_Task goal_:
One part of the entries below is wanted: the lines from the one containing "flip-flops by register" through the one containing "72.6 | 0.605 |". Write those out exactly and nothing else.

_Source data_:
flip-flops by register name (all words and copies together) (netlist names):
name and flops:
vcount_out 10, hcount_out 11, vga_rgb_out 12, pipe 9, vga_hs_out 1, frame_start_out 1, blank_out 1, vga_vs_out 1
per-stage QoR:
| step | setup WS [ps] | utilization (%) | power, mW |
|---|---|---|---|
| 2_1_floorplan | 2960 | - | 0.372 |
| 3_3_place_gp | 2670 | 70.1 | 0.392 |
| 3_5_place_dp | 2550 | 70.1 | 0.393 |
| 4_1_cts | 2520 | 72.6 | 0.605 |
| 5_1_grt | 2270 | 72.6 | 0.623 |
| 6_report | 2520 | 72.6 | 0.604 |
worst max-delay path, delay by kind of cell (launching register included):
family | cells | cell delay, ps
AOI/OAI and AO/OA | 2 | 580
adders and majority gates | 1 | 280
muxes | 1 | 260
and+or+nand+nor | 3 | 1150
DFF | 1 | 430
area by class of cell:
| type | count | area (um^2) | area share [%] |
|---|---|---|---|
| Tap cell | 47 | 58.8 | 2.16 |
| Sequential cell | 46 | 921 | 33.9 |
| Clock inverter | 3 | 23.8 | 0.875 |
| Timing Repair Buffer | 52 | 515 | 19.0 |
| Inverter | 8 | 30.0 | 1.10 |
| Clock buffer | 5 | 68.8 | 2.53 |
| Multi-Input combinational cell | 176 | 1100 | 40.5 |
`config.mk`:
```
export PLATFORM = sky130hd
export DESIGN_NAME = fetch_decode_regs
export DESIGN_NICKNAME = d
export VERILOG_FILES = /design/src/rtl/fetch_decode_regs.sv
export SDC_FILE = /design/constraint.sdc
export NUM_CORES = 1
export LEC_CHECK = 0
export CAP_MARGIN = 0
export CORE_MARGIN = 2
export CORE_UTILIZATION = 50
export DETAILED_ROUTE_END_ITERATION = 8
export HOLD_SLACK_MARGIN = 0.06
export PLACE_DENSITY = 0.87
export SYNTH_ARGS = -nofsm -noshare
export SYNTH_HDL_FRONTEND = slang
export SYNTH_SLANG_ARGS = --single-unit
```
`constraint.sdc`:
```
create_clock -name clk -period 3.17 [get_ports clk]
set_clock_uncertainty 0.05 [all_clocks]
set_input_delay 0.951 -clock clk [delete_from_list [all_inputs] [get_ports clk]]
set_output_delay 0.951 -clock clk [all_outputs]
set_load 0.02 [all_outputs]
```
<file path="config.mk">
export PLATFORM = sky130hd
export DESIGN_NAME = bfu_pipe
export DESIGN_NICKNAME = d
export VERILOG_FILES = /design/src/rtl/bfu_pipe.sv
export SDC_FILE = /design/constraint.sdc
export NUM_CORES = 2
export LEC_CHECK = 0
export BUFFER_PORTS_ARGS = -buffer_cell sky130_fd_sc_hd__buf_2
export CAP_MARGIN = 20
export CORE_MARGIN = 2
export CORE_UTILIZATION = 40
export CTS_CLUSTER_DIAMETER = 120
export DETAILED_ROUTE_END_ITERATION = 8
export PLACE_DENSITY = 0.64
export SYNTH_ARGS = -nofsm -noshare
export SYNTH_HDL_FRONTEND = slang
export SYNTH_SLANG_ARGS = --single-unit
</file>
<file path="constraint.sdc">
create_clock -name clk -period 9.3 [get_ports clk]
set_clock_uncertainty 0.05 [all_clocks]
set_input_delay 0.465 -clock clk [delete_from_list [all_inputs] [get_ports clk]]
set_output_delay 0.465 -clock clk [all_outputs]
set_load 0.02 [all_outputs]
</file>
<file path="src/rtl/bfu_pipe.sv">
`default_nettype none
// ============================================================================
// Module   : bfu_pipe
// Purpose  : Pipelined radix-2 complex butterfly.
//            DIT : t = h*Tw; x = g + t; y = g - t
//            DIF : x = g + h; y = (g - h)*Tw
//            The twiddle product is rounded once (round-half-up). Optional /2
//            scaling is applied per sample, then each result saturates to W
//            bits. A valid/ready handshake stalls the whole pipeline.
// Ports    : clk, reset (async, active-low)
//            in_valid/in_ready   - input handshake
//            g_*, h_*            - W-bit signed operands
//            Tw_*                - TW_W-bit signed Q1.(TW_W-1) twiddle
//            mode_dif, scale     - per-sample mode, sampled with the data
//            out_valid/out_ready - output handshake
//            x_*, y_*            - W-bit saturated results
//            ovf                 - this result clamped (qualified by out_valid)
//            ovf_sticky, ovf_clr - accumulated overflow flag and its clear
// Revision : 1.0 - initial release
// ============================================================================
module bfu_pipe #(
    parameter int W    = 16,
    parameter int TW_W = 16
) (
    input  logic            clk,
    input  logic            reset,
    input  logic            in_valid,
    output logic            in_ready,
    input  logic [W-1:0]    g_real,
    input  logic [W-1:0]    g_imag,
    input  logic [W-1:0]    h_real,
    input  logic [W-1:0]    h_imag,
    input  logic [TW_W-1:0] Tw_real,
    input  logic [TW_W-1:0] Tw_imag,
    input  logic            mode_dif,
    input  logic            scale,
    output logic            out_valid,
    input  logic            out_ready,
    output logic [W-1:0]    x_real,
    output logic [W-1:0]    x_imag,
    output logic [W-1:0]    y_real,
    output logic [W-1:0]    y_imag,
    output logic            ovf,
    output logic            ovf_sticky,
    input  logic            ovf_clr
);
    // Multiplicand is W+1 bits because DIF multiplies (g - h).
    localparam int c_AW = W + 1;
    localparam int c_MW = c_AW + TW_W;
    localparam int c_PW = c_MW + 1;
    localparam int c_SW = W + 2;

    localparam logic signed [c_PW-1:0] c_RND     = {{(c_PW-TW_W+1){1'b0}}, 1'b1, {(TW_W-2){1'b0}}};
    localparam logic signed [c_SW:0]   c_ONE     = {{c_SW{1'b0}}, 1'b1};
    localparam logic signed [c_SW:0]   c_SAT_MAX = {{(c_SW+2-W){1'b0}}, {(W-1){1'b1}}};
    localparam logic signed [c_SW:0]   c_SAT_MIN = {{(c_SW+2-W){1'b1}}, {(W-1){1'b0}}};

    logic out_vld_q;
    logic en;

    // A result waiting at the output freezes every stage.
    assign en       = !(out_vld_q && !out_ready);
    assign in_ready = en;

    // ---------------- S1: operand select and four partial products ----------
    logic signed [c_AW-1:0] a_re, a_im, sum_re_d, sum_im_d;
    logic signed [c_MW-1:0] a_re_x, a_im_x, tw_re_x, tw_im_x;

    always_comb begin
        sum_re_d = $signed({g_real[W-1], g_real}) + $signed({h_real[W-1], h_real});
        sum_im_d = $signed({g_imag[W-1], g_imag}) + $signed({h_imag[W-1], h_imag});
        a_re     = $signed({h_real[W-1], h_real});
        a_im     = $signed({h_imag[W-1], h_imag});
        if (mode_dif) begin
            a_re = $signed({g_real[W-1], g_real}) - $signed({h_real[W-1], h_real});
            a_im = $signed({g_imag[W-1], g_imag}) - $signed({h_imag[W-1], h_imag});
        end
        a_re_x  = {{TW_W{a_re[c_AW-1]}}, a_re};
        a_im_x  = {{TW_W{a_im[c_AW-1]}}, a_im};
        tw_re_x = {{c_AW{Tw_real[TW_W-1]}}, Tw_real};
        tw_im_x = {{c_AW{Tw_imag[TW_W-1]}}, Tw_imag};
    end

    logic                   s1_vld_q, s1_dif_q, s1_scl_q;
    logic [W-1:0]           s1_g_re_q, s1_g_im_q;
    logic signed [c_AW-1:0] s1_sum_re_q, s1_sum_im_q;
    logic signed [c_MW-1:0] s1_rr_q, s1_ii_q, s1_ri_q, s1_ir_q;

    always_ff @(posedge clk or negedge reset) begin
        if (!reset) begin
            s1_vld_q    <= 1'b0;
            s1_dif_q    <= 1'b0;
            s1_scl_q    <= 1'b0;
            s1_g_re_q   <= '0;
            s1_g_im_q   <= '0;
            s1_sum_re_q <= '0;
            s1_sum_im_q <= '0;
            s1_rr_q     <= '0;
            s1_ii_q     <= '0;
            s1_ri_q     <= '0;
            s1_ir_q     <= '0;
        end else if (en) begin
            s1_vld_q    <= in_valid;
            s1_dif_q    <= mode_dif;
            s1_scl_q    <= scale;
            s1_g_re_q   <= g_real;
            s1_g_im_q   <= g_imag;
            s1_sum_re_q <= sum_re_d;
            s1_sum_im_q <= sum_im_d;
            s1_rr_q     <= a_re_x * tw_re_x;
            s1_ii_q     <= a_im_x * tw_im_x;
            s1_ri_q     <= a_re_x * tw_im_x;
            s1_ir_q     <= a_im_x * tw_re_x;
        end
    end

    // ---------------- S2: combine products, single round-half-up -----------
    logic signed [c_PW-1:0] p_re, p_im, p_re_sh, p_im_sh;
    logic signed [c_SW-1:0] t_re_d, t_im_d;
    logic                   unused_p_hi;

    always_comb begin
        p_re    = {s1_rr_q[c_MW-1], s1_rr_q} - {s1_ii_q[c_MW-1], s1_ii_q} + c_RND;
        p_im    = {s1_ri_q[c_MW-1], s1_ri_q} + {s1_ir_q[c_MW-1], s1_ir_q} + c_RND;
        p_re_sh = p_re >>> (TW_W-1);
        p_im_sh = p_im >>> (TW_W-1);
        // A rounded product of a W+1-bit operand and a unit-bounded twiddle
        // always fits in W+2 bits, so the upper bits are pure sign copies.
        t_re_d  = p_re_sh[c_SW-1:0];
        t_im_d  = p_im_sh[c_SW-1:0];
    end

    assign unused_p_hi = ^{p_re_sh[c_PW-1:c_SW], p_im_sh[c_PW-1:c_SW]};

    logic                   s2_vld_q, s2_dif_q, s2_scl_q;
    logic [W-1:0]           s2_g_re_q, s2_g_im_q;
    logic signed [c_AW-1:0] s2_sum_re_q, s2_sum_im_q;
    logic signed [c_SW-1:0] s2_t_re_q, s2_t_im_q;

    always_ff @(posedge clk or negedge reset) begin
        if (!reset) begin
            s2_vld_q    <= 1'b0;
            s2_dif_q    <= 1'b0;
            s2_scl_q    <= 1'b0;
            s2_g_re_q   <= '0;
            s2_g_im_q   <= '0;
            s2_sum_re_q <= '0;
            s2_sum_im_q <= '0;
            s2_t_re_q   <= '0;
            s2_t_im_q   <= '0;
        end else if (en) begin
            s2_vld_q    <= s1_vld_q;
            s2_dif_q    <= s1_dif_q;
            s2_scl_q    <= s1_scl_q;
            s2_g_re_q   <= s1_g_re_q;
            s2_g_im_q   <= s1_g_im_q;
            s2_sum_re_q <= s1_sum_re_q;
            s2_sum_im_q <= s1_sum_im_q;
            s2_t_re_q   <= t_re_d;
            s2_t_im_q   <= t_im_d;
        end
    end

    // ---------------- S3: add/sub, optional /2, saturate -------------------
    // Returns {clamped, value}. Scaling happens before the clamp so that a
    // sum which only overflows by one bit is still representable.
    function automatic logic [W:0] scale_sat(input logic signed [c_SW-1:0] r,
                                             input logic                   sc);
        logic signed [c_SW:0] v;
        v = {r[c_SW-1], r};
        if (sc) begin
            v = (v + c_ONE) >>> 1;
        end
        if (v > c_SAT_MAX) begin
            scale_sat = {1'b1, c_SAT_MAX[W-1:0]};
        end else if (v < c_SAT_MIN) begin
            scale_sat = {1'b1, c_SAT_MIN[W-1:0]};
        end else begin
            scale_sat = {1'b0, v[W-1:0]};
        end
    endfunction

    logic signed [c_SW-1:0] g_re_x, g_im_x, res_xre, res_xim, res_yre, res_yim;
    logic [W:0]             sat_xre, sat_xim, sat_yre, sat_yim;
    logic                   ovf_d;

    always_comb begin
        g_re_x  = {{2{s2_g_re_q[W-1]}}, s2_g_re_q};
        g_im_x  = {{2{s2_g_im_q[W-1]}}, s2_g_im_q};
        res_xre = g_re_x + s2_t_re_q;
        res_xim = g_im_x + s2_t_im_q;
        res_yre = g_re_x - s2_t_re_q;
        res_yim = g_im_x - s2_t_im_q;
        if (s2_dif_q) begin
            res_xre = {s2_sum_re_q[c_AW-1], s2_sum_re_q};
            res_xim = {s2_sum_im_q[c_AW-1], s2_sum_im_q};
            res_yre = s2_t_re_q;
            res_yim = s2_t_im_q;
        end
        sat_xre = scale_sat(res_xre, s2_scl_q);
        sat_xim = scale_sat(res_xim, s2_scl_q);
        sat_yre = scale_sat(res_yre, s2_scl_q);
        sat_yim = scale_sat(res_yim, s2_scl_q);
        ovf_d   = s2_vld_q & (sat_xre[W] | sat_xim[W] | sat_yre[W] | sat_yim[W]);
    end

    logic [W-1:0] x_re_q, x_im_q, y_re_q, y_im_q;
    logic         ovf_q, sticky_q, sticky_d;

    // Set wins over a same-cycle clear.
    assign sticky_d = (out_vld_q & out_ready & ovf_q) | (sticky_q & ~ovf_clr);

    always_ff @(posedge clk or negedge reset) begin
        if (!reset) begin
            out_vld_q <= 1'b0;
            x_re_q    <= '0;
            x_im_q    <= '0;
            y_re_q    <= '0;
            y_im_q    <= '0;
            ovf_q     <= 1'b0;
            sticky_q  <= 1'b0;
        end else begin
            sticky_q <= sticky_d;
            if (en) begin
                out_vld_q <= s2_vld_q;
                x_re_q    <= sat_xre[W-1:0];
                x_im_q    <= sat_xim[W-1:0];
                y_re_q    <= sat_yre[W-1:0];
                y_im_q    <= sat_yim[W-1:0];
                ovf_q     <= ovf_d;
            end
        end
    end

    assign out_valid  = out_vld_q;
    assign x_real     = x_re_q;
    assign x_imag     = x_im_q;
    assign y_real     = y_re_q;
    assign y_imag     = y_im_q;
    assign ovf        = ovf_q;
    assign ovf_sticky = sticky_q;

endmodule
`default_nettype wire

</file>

--

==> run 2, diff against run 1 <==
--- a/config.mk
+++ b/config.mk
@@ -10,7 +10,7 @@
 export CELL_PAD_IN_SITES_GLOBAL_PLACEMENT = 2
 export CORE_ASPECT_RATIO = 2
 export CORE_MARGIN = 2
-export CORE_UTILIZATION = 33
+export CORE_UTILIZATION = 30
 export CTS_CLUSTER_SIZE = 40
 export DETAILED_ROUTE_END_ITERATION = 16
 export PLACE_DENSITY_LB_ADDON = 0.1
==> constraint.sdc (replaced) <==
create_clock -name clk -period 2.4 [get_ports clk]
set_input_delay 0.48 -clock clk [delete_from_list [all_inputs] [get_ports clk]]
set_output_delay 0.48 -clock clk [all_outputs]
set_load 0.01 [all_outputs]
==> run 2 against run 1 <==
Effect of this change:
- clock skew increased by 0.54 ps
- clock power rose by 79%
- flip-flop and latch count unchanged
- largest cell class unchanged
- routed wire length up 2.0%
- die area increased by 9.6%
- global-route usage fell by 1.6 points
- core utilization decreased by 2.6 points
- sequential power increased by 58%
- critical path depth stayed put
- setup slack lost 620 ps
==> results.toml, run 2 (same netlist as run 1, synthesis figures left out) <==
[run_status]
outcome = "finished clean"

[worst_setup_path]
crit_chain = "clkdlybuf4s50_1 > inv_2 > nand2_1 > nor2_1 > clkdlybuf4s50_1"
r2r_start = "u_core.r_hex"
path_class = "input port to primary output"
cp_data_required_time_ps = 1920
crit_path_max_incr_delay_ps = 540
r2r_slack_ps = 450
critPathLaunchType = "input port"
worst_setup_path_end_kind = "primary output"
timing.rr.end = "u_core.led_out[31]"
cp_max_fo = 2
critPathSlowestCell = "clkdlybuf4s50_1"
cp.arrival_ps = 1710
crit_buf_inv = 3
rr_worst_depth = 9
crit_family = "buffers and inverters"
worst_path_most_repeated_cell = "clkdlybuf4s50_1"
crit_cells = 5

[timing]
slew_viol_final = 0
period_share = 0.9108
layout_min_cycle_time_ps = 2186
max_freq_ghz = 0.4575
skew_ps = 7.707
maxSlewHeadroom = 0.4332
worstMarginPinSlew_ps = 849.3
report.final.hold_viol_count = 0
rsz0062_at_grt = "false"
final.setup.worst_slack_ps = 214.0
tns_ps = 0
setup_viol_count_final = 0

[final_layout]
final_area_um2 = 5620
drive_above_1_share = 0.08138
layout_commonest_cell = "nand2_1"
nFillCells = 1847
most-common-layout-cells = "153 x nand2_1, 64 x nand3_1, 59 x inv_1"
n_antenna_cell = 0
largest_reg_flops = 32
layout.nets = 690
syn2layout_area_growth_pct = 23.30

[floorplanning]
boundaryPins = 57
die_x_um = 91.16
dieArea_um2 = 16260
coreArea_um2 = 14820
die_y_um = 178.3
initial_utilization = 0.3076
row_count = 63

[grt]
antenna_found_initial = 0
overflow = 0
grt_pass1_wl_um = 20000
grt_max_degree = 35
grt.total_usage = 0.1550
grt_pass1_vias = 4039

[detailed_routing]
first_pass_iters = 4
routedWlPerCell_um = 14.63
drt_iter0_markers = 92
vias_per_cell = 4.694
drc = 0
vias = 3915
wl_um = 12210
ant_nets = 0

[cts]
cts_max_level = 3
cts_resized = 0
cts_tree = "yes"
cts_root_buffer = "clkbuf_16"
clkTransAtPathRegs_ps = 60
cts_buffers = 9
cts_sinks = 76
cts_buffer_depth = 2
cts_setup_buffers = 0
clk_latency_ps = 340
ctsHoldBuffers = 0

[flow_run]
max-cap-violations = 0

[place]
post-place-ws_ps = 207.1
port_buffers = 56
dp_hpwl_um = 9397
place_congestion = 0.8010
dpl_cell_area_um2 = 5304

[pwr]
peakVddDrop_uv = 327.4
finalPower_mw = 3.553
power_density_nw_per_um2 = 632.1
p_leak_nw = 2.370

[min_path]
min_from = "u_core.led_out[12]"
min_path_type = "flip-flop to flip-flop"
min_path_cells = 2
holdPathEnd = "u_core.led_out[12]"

_Response for this exercise_:
flip-flops by register name (all words and copies together) (netlist names):
name and flops:
vcount_out 10, hcount_out 11, vga_rgb_out 12, pipe 9, vga_hs_out 1, frame_start_out 1, blank_out 1, vga_vs_out 1
per-stage QoR:
| step | setup WS [ps] | utilization (%) | power, mW |
|---|---|---|---|
| 2_1_floorplan | 2960 | - | 0.372 |
| 3_3_place_gp | 2670 | 70.1 | 0.392 |
| 3_5_place_dp | 2550 | 70.1 | 0.393 |
| 4_1_cts | 2520 | 72.6 | 0.605 |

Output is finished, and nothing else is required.